▶ **Your goal**
A single number is required: the count of lines in the entries below that include the word "family".

▶ **Exercise data**
━━━━━━━━━━━━━━━━━━━━━━━━━━━━━━
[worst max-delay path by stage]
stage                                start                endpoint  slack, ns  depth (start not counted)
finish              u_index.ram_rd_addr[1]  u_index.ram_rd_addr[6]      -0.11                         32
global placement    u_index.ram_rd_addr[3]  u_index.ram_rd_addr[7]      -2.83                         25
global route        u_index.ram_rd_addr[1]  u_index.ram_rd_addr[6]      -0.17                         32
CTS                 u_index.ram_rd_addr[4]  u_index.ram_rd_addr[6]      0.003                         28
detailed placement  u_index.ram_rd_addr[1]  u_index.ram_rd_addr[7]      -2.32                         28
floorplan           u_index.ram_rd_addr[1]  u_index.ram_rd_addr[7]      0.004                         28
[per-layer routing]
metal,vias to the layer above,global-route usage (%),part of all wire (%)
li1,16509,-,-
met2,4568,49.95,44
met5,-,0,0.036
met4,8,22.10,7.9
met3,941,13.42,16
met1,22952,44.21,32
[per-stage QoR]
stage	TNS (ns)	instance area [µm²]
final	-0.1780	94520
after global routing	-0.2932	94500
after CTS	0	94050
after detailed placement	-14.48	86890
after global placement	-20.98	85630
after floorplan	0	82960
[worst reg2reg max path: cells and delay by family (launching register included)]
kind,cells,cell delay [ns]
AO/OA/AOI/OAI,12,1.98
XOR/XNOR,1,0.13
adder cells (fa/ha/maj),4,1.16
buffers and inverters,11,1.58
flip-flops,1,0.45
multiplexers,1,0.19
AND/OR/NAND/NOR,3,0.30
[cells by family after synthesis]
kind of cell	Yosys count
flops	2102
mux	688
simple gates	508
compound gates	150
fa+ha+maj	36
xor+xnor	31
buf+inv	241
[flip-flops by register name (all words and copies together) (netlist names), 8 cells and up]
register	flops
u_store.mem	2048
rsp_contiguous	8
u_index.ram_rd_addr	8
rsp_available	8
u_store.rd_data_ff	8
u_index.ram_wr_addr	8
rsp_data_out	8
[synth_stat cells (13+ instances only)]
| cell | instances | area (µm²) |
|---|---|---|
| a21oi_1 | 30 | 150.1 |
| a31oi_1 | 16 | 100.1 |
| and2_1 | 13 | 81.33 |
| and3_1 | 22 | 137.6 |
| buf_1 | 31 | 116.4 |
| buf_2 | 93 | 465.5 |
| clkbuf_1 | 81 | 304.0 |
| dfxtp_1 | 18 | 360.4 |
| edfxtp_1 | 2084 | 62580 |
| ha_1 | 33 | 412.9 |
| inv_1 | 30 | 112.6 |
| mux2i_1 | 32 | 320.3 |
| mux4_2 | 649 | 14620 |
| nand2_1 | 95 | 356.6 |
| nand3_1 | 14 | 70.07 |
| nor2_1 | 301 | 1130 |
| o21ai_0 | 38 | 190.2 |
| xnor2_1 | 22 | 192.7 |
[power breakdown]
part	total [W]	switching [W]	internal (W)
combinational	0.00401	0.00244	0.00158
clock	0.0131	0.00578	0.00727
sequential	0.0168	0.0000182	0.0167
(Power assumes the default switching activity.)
━━━━━━━━━━━━━━━━━━━━━━━━━━━━━━
▶ **Result of the task**
2